Los de Rivera ha conseguido romper el techo de cristal al que lo abocaba su condición inicial de partido urbano y generacional fruto exclusivo de la crisis de representación política que trajo asociada la Gran Recesión en España. Y es que su destino manifiesto era el de constituirse en mera bisagra, simple apéndice de los dos grandes partidos turnantes. Un tercero llamado a completar mayorías parlamentarias a cambio de alguna propina menor. Algo así como los liberales en Alemania o los libdem en el Reino Unido. Nada trascendente. Antes de que los catalanistas cruzasen el Rubicón del Código Penal en octubre, Ciudadanos no dejaba de ser poco más que el balón de oxígeno al que se aferraban ciertas élites de la sociedad civil conscientes de que solo Rivera, con su pasado impoluto y su expediente sin mácula de corrupción, podía destruir la estrategia transversal de Podemos. Una estrategia, la inicial de Iglesias, que se había convertido en un peligro sistémico muy tangible y real, más allá de las exageraciones periodísticas de rigor. Ciudadanos obligó con su irrupción en el plano nacional a que Podemos se tuviera que reposicionar dentro del eje convencional izquierda-derecha. Una mutación forzada que acabaría bien pronto con sus posibilidades de alcanzar el poder.
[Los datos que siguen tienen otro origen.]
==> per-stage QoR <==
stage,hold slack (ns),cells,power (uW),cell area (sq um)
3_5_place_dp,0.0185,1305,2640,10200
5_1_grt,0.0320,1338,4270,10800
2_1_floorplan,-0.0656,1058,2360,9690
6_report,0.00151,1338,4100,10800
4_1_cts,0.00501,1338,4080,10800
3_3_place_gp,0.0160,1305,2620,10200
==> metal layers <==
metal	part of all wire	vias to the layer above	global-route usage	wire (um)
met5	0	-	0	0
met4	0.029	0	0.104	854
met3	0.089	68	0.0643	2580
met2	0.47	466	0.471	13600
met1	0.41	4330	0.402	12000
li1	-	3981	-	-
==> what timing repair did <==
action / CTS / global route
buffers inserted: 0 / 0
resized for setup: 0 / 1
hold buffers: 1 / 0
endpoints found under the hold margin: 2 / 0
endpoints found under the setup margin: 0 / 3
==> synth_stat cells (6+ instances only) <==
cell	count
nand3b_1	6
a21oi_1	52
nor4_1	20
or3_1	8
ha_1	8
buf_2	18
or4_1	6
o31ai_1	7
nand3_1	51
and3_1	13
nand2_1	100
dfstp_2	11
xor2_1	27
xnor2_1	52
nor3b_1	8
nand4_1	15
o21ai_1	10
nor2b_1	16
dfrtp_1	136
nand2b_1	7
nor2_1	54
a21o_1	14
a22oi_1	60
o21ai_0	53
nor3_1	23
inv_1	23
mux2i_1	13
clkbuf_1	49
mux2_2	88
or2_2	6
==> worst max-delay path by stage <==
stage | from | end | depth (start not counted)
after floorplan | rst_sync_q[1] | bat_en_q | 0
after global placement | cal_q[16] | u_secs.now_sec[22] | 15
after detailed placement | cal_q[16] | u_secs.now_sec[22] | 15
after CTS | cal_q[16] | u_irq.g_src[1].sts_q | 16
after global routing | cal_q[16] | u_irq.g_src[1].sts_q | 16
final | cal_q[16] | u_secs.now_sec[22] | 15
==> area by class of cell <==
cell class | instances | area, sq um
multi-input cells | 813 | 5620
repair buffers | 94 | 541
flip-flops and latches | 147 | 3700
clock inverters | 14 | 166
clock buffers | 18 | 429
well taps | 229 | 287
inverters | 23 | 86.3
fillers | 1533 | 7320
## src/rtl/oper_pkg.sv

```systemverilog
package oper_pkg;

  typedef enum logic [3:0] {
    M_DIRECT   = 4'd0,
    M_INDIRECT = 4'd1,
    M_REG      = 4'd2,
    M_REG_IND  = 4'd3,
    M_IMM      = 4'd4,
    M_IMPLICIT = 4'd5,
    M_REL      = 4'd6,
    M_INDEXED  = 4'd7,
    M_BASED    = 4'd8
  } mode_e;

  // number of memory reads a mode needs
  typedef enum logic [1:0] {
    K_NONE = 2'd0,
    K_ONE  = 2'd1,
    K_TWO  = 2'd2
  } kind_e;

  typedef enum logic [2:0] {
    S_IDLE,
    S_REQ1,
    S_WAIT1,
    S_REQ2,
    S_WAIT2,
    S_DONE
  } state_e;

endpackage

```

## src/rtl/oper_resize.sv

```systemverilog
module oper_resize #(
  parameter int IN_W  = 16,
  parameter int OUT_W = 16
) (
  input  logic [IN_W-1:0]  d_i,
  output logic [OUT_W-1:0] d_o
);

  localparam int DIFF = (OUT_W > IN_W) ? (OUT_W - IN_W) : (IN_W - OUT_W);

  generate
    if (OUT_W == IN_W) begin : g_same
      assign d_o = d_i;
    end else if (OUT_W > IN_W) begin : g_zext
      assign d_o = {{DIFF{1'b0}}, d_i};
    end else begin : g_trunc
      assign d_o = d_i[OUT_W-1:0];
    end
  endgenerate

endmodule

```

## src/rtl/oper_ea_calc.sv

```systemverilog
module oper_ea_calc
  import oper_pkg::*;
#(
  parameter int ADDR_W = 16,
  parameter int DATA_W = 16
) (
  input  logic [3:0]        mode_i,
  input  logic [ADDR_W-1:0] field_i,
  input  logic [ADDR_W-1:0] pc_next_i,
  input  logic [ADDR_W-1:0] idx_i,
  input  logic [ADDR_W-1:0] base_i,
  input  logic [ADDR_W-1:0] reg_addr_i,
  input  logic [DATA_W-1:0] reg_data_i,
  input  logic [DATA_W-1:0] field_data_i,
  input  logic [DATA_W-1:0] imp_src_i,
  output kind_e             kind_o,
  output logic [ADDR_W-1:0] ea_o,
  output logic [DATA_W-1:0] value_o
);

  logic [ADDR_W-1:0] rel_sum;
  logic [ADDR_W-1:0] idx_sum;
  logic [ADDR_W-1:0] base_sum;

  // sums are ADDR_W wide, so carries out of the top bit drop (mod 2^ADDR_W)
  assign rel_sum  = pc_next_i + field_i;
  assign idx_sum  = field_i + idx_i;
  assign base_sum = field_i + base_i;

  always_comb begin
    kind_o  = K_NONE;
    ea_o    = '0;
    value_o = '0;
    case (mode_i)
      M_DIRECT: begin
        kind_o = K_ONE;
        ea_o   = field_i;
      end
      M_INDIRECT: begin
        kind_o = K_TWO;
        ea_o   = field_i;
      end
      M_REG: begin
        value_o = reg_data_i;
      end
      M_REG_IND: begin
        kind_o = K_ONE;
        ea_o   = reg_addr_i;
      end
      M_IMM: begin
        value_o = field_data_i;
      end
      M_IMPLICIT: begin
        value_o = imp_src_i;
      end
      M_REL: begin
        kind_o = K_ONE;
        ea_o   = rel_sum;
      end
      M_INDEXED: begin
        kind_o = K_ONE;
        ea_o   = idx_sum;
      end
      M_BASED: begin
        kind_o = K_ONE;
        ea_o   = base_sum;
      end
      default: begin
        kind_o  = K_NONE;
        ea_o    = '0;
        value_o = '0;
      end
    endcase
  end

endmodule

```

## src/rtl/oper_ctrl.sv

```systemverilog
module oper_ctrl
  import oper_pkg::*;
(
  input  logic  clk_i,
  input  logic  rst_ni,
  input  logic  req_i,
  input  kind_e kind_i,
  output logic  accept_o,
  output logic  ld_ptr_o,
  output logic  ld_data_o,
  output logic  mem_req_o,
  output logic  busy_o,
  output logic  done_o
);

  state_e state_q, state_d;
  logic   two_q;

  assign accept_o  = (state_q == S_IDLE) && req_i;
  assign mem_req_o = (state_q == S_REQ1) || (state_q == S_REQ2);
  assign ld_ptr_o  = (state_q == S_WAIT1) && two_q;
  assign ld_data_o = ((state_q == S_WAIT1) && !two_q) || (state_q == S_WAIT2);
  assign busy_o    = (state_q != S_IDLE);
  assign done_o    = (state_q == S_DONE);

  always_comb begin
    state_d = state_q;
    case (state_q)
      S_IDLE:  if (req_i) state_d = (kind_i == K_NONE) ? S_DONE : S_REQ1;
      S_REQ1:  state_d = S_WAIT1;
      S_WAIT1: state_d = two_q ? S_REQ2 : S_DONE;
      S_REQ2:  state_d = S_WAIT2;
      S_WAIT2: state_d = S_DONE;
      S_DONE:  state_d = S_IDLE;
      default: state_d = S_IDLE;
    endcase
  end

  always_ff @(posedge clk_i or negedge rst_ni) begin
    if (!rst_ni) begin
      state_q <= S_IDLE;
      two_q   <= 1'b0;
    end else begin
      state_q <= state_d;
      if (accept_o) two_q <= (kind_i == K_TWO);
    end
  end

  // done is a single-cycle strobe
  a_r10_done_pulse: assert property (@(posedge clk_i) disable iff (!rst_ni)
    done_o |=> !done_o);

  // memory is only addressed while a request is in flight
  a_r10_req_in_busy: assert property (@(posedge clk_i) disable iff (!rst_ni)
    mem_req_o |-> busy_o);

  // each read request lasts one cycle
  a_r2_single_req: assert property (@(posedge clk_i) disable iff (!rst_ni)
    mem_req_o |=> !mem_req_o);

  // once busy, the unit stays busy until done
  a_r11_stay_busy: assert property (@(posedge clk_i) disable iff (!rst_ni)
    (busy_o && !done_o) |=> busy_o);

  // a loaded pointer is followed at once by the second read
  a_r3_chain_read: assert property (@(posedge clk_i) disable iff (!rst_ni)
    ld_ptr_o |=> mem_req_o);

  // no new acceptance while busy
  a_r11_no_accept_busy: assert property (@(posedge clk_i) disable iff (!rst_ni)
    busy_o |-> !accept_o);

endmodule

```

## src/rtl/operand_resolver.sv

```systemverilog
module operand_resolver
  import oper_pkg::*;
#(
  parameter int ADDR_W = 16,
  parameter int DATA_W = 16
) (
  input  logic              clk_i,
  input  logic              rst_ni,
  input  logic              req_i,
  input  logic [3:0]        mode_i,
  input  logic [ADDR_W-1:0] field_i,
  input  logic [ADDR_W-1:0] pc_next_i,
  input  logic [ADDR_W-1:0] idx_i,
  input  logic [ADDR_W-1:0] base_i,
  input  logic [DATA_W-1:0] reg_i,
  input  logic [DATA_W-1:0] imp_src_i,
  output logic              busy_o,
  output logic              done_o,
  output logic [ADDR_W-1:0] addr_o,
  output logic [DATA_W-1:0] operand_o,
  output logic              mem_req_o,
  output logic [ADDR_W-1:0] mem_addr_o,
  input  logic [DATA_W-1:0] mem_rdata_i
);

  logic [ADDR_W-1:0] reg_addr;
  logic [ADDR_W-1:0] ptr_addr;
  logic [DATA_W-1:0] field_data;
  kind_e             kind;
  logic [ADDR_W-1:0] ea;
  logic [DATA_W-1:0] value;
  logic              accept, ld_ptr, ld_data;
  logic [ADDR_W-1:0] ea_q;
  logic [DATA_W-1:0] op_q;

  oper_resize #(.IN_W(DATA_W), .OUT_W(ADDR_W)) u_reg2addr (
    .d_i(reg_i), .d_o(reg_addr));

  oper_resize #(.IN_W(DATA_W), .OUT_W(ADDR_W)) u_rd2addr (
    .d_i(mem_rdata_i), .d_o(ptr_addr));

  oper_resize #(.IN_W(ADDR_W), .OUT_W(DATA_W)) u_fld2data (
    .d_i(field_i), .d_o(field_data));

  oper_ea_calc #(.ADDR_W(ADDR_W), .DATA_W(DATA_W)) u_calc (
    .mode_i      (mode_i),
    .field_i     (field_i),
    .pc_next_i   (pc_next_i),
    .idx_i       (idx_i),
    .base_i      (base_i),
    .reg_addr_i  (reg_addr),
    .reg_data_i  (reg_i),
    .field_data_i(field_data),
    .imp_src_i   (imp_src_i),
    .kind_o      (kind),
    .ea_o        (ea),
    .value_o     (value)
  );

  oper_ctrl u_ctrl (
    .clk_i    (clk_i),
    .rst_ni   (rst_ni),
    .req_i    (req_i),
    .kind_i   (kind),
    .accept_o (accept),
    .ld_ptr_o (ld_ptr),
    .ld_data_o(ld_data),
    .mem_req_o(mem_req_o),
    .busy_o   (busy_o),
    .done_o   (done_o)
  );

  always_ff @(posedge clk_i or negedge rst_ni) begin
    if (!rst_ni) begin
      ea_q <= '0;
      op_q <= '0;
    end else begin
      if (accept) begin
        ea_q <= ea;
        op_q <= value;
      end else if (ld_ptr) begin
        ea_q <= ptr_addr;
      end
      if (ld_data) op_q <= mem_rdata_i;
    end
  end

  assign addr_o     = ea_q;
  assign mem_addr_o = ea_q;
  assign operand_o  = op_q;

  // a request needing no read completes in the next cycle
  a_r6_noread_done: assert property (@(posedge clk_i) disable iff (!rst_ni)
    (accept && kind == K_NONE) |=> done_o);

  // the read address cannot move while a read is being issued
  a_r11_addr_steady: assert property (@(posedge clk_i) disable iff (!rst_ni)
    mem_req_o |=> $stable(mem_addr_o));

endmodule

```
Los obligó a emprender el viaje de vuelta a la disputa de siempre con el PSOE, la que había sido la seña de identidad estratégica de Izquierda Unida. Un camino que conduce a cualquier parte menos a la Moncloa.
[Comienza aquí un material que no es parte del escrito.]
File: src/rtl/dram_refresh_pkg.sv
package dram_refresh_pkg;

    // Debug code for the slot applied to the current line
    typedef enum logic [1:0] {
        SLOT_FIXED = 2'd0,
        SLOT_EARLY = 2'd1,
        SLOT_LATE  = 2'd2
    } slot_e;

    typedef enum logic {
        MODE_STEADY    = 1'b0,
        MODE_ALTERNATE = 1'b1
    } mode_e;

    // Line phase state
    typedef struct packed {
        logic armed;   // at least one line start seen since reset
        logic late;    // alternating mode uses the late slot on this line
    } phase_s;

    function automatic slot_e pick_slot(input mode_e mode, input logic late);
        if (mode == MODE_STEADY)
            return SLOT_FIXED;
        return late ? SLOT_LATE : SLOT_EARLY;
    endfunction

endpackage

File: src/rtl/refresh_phase_track.sv
module refresh_phase_track
    import dram_refresh_pkg::*;
(
    input  logic   clk,
    input  logic   rst,
    input  logic   line_start,
    output phase_s phase
);
    phase_s phase_q;

    always_ff @(posedge clk) begin
        if (rst) begin
            phase_q <= '{armed: 1'b0, late: 1'b0};
        end else if (line_start) begin
            phase_q.armed <= 1'b1;
            phase_q.late  <= ~phase_q.late;
        end
    end

    assign phase = phase_q;
endmodule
Podemos quería morar de forma indefinida en el espacio cómodo y sin barreras de la indignación ecuménica, no en el estrecho y acotado redil de la izquierda al que los condujo Ciudadanos. Ese fue el gran éxito táctico de Rivera. Pero ahí habría acabado casi todo de no ser por el inopinado extravío final de Puigdemont con la proclamación del Estat Català. Porque Ciudadanos nunca habría logrado adentrarse con éxito en los feudos seculares del Partido Popular en la España profunda sin lo que pasó en octubre en Cataluña. Sus malos resultados en las autonómicas gallegas (el País Vasco es un caso distinto por la distorsión que introduce la existencia del concierto económico) fueron un entremés de lo que podían esperar de esas plazas en el futuro. Y en esto llegó Puigdemont. En Soria, en Lugo, en Cáceres o en Oviedo nada tendría que rascar ahora mismo un partido como Ciudadanos de no ser por Puigdemont. Ciudadanos va a ganar las próximas elecciones y Rivera va a ser el próximo presidente del Gobierno no por lo que proponga o deje de proponer su programa electoral, sino porque ahí, en Soria, en Lugo, en Cáceres y en Oviedo, en la España profunda, se está gestando el gran castigo histórico al PP y al PSOE. Un castigo ejemplar, el que compartirán Rajoy y Sánchez, que quiere sancionar todo lo que han permitido populares y socialistas a lo largo de los últimos treinta años en Cataluña. La patada la va a recibir en su culo Rajoy. Pero será una patada destinada también a Zapatero, a Aznar y al último Felipe. A todos cuantos miraron alegre, insensatamente para otro lado mientras que los catalanistas iban, poco a poco, implementando todos los detalles del proyecto de traición a España que se consumó el 1 de octubre. He ahí el único secreto de la irresistible ascensión de Ciudadanos. La suerte ya está echada.